START SUPPLIED MATERIAL
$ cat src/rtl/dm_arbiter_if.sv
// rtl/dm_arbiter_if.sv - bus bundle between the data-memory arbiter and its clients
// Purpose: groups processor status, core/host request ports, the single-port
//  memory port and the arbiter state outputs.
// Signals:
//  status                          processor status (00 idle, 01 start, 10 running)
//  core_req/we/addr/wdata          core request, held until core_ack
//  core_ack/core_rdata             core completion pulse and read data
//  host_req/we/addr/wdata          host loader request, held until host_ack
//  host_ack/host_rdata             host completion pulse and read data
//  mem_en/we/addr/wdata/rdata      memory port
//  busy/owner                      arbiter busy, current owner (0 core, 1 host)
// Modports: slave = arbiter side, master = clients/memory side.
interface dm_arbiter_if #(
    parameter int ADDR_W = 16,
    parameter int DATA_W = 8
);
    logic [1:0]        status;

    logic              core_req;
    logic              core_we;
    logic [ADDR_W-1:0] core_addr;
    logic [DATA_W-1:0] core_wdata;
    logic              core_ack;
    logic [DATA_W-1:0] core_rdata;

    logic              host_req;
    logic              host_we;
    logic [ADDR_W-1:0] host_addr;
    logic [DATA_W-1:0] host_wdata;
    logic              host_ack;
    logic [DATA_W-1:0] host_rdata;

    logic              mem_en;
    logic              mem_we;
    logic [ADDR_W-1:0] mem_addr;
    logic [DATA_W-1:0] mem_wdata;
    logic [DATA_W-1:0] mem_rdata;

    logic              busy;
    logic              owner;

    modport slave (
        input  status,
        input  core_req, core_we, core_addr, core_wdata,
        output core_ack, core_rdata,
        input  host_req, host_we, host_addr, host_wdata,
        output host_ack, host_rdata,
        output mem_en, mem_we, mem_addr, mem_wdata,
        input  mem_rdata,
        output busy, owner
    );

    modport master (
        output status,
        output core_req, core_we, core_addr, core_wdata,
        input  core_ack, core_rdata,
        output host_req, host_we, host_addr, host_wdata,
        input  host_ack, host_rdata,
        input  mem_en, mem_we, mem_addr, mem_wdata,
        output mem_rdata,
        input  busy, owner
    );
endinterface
END SUPPLIED MATERIAL
START SUPPLIED MATERIAL
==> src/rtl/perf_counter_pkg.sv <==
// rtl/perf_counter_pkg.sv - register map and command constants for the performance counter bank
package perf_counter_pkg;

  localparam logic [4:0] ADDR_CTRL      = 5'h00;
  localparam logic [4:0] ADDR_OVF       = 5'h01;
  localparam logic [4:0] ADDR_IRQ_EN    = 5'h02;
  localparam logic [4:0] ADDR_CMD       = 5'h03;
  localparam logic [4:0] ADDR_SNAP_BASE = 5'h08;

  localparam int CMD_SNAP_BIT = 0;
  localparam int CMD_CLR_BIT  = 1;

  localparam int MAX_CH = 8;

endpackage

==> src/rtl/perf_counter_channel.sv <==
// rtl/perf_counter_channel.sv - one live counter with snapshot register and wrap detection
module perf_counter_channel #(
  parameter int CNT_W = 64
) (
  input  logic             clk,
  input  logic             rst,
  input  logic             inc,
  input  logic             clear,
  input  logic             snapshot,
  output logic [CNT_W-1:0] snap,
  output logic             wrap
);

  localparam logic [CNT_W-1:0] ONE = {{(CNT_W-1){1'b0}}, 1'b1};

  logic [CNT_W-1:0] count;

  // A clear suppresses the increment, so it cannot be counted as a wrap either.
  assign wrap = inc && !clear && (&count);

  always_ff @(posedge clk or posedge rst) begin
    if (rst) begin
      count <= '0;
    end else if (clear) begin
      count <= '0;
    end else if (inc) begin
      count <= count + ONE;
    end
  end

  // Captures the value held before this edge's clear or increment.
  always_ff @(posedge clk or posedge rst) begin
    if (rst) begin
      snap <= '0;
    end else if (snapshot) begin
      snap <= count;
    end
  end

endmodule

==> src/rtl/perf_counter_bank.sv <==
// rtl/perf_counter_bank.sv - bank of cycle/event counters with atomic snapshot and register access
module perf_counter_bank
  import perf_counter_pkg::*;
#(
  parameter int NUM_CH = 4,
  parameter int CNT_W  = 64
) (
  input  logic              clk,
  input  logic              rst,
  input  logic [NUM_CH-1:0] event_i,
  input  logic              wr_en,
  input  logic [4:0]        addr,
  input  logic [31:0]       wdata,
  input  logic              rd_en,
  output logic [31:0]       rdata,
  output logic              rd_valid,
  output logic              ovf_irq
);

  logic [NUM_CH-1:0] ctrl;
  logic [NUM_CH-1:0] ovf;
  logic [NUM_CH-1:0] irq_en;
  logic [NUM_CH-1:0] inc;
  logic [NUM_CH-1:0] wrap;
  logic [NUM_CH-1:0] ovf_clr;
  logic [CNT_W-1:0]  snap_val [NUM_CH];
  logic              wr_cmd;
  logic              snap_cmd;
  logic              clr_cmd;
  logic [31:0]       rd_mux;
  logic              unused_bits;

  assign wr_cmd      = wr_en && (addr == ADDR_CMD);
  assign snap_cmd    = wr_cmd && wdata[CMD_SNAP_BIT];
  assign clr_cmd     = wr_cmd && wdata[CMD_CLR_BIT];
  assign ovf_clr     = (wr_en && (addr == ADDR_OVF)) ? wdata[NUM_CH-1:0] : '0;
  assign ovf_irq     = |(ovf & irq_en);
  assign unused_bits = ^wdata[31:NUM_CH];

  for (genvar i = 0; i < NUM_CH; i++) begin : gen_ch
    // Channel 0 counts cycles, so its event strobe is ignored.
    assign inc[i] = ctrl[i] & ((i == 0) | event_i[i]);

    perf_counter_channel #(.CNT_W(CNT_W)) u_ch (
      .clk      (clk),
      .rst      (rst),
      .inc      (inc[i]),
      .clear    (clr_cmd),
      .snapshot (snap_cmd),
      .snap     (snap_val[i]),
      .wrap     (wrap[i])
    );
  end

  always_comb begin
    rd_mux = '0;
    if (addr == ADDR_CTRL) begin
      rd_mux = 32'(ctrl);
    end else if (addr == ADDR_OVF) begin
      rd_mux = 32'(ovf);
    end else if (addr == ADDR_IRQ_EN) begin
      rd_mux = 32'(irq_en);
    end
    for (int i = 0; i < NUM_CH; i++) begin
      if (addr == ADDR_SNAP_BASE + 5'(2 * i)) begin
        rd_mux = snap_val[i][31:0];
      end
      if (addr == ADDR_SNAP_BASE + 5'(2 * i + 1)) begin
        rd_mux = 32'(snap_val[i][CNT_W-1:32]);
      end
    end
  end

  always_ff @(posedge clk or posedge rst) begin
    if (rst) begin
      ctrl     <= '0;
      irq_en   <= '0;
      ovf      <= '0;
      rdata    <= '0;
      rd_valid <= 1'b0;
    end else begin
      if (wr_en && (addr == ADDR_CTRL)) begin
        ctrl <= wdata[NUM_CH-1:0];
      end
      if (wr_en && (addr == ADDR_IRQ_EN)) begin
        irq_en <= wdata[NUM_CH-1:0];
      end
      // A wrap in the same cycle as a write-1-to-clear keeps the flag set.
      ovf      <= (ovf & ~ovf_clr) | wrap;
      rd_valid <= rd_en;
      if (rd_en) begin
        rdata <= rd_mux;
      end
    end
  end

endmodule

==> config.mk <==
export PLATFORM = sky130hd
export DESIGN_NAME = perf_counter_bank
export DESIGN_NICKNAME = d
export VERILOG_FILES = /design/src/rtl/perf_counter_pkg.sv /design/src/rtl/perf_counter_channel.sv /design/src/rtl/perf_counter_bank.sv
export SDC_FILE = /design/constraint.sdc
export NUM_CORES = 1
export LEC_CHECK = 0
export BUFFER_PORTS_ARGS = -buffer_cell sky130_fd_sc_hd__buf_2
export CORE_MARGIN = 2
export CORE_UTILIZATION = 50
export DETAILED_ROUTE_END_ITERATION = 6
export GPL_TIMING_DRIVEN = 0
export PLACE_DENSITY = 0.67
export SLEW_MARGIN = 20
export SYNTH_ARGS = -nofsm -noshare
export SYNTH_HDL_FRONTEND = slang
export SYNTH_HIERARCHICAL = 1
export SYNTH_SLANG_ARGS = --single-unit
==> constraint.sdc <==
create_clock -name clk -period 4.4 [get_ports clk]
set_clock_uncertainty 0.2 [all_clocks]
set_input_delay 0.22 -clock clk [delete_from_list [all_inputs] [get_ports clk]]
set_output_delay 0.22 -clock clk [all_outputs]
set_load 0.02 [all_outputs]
END SUPPLIED MATERIAL
◆ WHAT YOU HAVE TO DO:
Using the records above, pull out each line where the word "snapshot" occurs.

◆ RESPONSE BOX:
// rtl/perf_counter_channel.sv - one live counter with snapshot register and wrap detection
  input  logic             snapshot,
    end else if (snapshot) begin
// rtl/perf_counter_bank.sv - bank of cycle/event counters with atomic snapshot and register access
      .snapshot (snap_cmd),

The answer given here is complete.